Saved data entries
------------------------------------------------
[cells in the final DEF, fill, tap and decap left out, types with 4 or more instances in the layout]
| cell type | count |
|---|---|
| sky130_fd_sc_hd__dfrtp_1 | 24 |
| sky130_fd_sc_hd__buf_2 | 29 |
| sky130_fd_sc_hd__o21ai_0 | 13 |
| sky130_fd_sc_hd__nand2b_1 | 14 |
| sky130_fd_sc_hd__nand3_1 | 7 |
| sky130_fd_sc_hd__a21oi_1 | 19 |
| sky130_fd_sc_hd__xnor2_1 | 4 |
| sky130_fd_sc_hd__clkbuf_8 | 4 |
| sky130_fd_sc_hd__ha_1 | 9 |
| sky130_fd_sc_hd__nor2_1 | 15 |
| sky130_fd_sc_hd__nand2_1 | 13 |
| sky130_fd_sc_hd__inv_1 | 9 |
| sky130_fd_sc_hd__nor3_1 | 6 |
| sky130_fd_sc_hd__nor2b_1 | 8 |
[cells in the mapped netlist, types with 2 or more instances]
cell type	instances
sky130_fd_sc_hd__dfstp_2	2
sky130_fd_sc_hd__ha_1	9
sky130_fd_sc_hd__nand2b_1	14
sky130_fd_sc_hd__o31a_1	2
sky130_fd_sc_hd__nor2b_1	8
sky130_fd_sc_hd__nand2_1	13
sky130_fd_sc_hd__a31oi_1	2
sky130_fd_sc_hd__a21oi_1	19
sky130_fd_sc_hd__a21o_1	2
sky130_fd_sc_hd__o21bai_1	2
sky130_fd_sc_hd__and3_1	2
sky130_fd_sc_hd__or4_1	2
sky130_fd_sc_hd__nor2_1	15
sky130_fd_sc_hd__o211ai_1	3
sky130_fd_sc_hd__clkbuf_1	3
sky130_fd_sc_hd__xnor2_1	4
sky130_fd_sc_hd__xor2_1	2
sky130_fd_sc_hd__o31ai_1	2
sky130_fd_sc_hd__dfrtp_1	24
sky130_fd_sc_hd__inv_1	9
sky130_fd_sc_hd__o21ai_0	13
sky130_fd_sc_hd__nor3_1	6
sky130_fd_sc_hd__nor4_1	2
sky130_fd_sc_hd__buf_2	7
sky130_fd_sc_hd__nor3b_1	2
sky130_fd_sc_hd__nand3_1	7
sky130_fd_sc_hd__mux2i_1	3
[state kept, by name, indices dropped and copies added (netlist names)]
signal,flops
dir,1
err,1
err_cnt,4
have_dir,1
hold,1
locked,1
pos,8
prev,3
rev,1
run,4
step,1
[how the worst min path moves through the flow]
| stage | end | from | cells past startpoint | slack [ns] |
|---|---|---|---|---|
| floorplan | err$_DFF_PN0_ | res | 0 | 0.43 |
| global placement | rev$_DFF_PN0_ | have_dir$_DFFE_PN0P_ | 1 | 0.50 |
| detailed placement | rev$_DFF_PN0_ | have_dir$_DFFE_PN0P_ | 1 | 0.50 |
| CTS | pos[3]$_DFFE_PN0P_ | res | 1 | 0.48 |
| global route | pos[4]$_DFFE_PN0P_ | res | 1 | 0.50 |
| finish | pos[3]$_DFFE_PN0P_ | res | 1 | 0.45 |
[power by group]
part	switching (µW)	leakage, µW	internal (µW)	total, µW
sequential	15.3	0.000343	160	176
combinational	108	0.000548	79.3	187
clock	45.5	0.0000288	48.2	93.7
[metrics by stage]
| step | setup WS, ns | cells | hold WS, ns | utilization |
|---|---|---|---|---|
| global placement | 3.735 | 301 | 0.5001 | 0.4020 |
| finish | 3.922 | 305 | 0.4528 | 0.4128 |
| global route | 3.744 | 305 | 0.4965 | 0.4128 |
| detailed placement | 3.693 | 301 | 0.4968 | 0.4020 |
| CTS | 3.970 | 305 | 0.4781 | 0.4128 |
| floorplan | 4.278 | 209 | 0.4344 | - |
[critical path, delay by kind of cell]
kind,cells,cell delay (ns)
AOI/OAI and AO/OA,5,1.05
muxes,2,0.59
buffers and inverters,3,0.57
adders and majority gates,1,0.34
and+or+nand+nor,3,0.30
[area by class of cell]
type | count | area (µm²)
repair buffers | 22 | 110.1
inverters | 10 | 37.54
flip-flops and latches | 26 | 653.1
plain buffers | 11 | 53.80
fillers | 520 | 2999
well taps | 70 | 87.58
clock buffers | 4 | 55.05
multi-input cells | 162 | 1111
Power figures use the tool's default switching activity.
------------------------------------------------
# [Task statement]
Would you return all of the data exactly as given?

# [Response box]
[cells in the final DEF, fill, tap and decap left out, types with 4 or more instances in the layout]
| cell type | count |
|---|---|
| sky130_fd_sc_hd__dfrtp_1 | 24 |
| sky130_fd_sc_hd__buf_2 | 29 |
| sky130_fd_sc_hd__o21ai_0 | 13 |
| sky130_fd_sc_hd__nand2b_1 | 14 |
| sky130_fd_sc_hd__nand3_1 | 7 |
| sky130_fd_sc_hd__a21oi_1 | 19 |
| sky130_fd_sc_hd__xnor2_1 | 4 |
| sky130_fd_sc_hd__clkbuf_8 | 4 |
| sky130_fd_sc_hd__ha_1 | 9 |
| sky130_fd_sc_hd__nor2_1 | 15 |
| sky130_fd_sc_hd__nand2_1 | 13 |
| sky130_fd_sc_hd__inv_1 | 9 |
| sky130_fd_sc_hd__nor3_1 | 6 |
| sky130_fd_sc_hd__nor2b_1 | 8 |
[cells in the mapped netlist, types with 2 or more instances]
cell type	instances
sky130_fd_sc_hd__dfstp_2	2
sky130_fd_sc_hd__ha_1	9
sky130_fd_sc_hd__nand2b_1	14
sky130_fd_sc_hd__o31a_1	2
sky130_fd_sc_hd__nor2b_1	8
sky130_fd_sc_hd__nand2_1	13
sky130_fd_sc_hd__a31oi_1	2
sky130_fd_sc_hd__a21oi_1	19
sky130_fd_sc_hd__a21o_1	2
sky130_fd_sc_hd__o21bai_1	2
sky130_fd_sc_hd__and3_1	2
sky130_fd_sc_hd__or4_1	2
sky130_fd_sc_hd__nor2_1	15
sky130_fd_sc_hd__o211ai_1	3
sky130_fd_sc_hd__clkbuf_1	3
sky130_fd_sc_hd__xnor2_1	4
sky130_fd_sc_hd__xor2_1	2
sky130_fd_sc_hd__o31ai_1	2
sky130_fd_sc_hd__dfrtp_1	24
sky130_fd_sc_hd__inv_1	9
sky130_fd_sc_hd__o21ai_0	13
sky130_fd_sc_hd__nor3_1	6
sky130_fd_sc_hd__nor4_1	2
sky130_fd_sc_hd__buf_2	7
sky130_fd_sc_hd__nor3b_1	2
sky130_fd_sc_hd__nand3_1	7
sky130_fd_sc_hd__mux2i_1	3
[state kept, by name, indices dropped and copies added (netlist names)]
signal,flops
dir,1
err,1
err_cnt,4
have_dir,1
hold,1
locked,1
pos,8
prev,3
rev,1
run,4
step,1
[how the worst min path moves through the flow]
| stage | end | from | cells past startpoint | slack [ns] |
|---|---|---|---|---|
| floorplan | err$_DFF_PN0_ | res | 0 | 0.43 |
| global placement | rev$_DFF_PN0_ | have_dir$_DFFE_PN0P_ | 1 | 0.50 |
| detailed placement | rev$_DFF_PN0_ | have_dir$_DFFE_PN0P_ | 1 | 0.50 |
| CTS | pos[3]$_DFFE_PN0P_ | res | 1 | 0.48 |
| global route | pos[4]$_DFFE_PN0P_ | res | 1 | 0.50 |
| finish | pos[3]$_DFFE_PN0P_ | res | 1 | 0.45 |
[power by group]
part	switching (µW)	leakage, µW	internal (µW)	total, µW
sequential	15.3	0.000343	160	176
combinational	108	0.000548	79.3	187
clock	45.5	0.0000288	48.2	93.7
[metrics by stage]
| step | setup WS, ns | cells | hold WS, ns | utilization |
|---|---|---|---|---|
| global placement | 3.735 | 301 | 0.5001 | 0.4020 |
| finish | 3.922 | 305 | 0.4528 | 0.4128 |
| global route | 3.744 | 305 | 0.4965 | 0.4128 |
| detailed placement | 3.693 | 301 | 0.4968 | 0.4020 |
| CTS | 3.970 | 305 | 0.4781 | 0.4128 |
| floorplan | 4.278 | 209 | 0.4344 | - |
[critical path, delay by kind of cell]
kind,cells,cell delay (ns)
AOI/OAI and AO/OA,5,1.05
muxes,2,0.59
buffers and inverters,3,0.57
adders and majority gates,1,0.34
and+or+nand+nor,3,0.30
[area by class of cell]
type | count | area (µm²)
repair buffers | 22 | 110.1
inverters | 10 | 37.54
flip-flops and latches | 26 | 653.1
plain buffers | 11 | 53.80
fillers | 520 | 2999
well taps | 70 | 87.58
clock buffers | 4 | 55.05
multi-input cells | 162 | 1111
Power figures use the tool's default switching activity.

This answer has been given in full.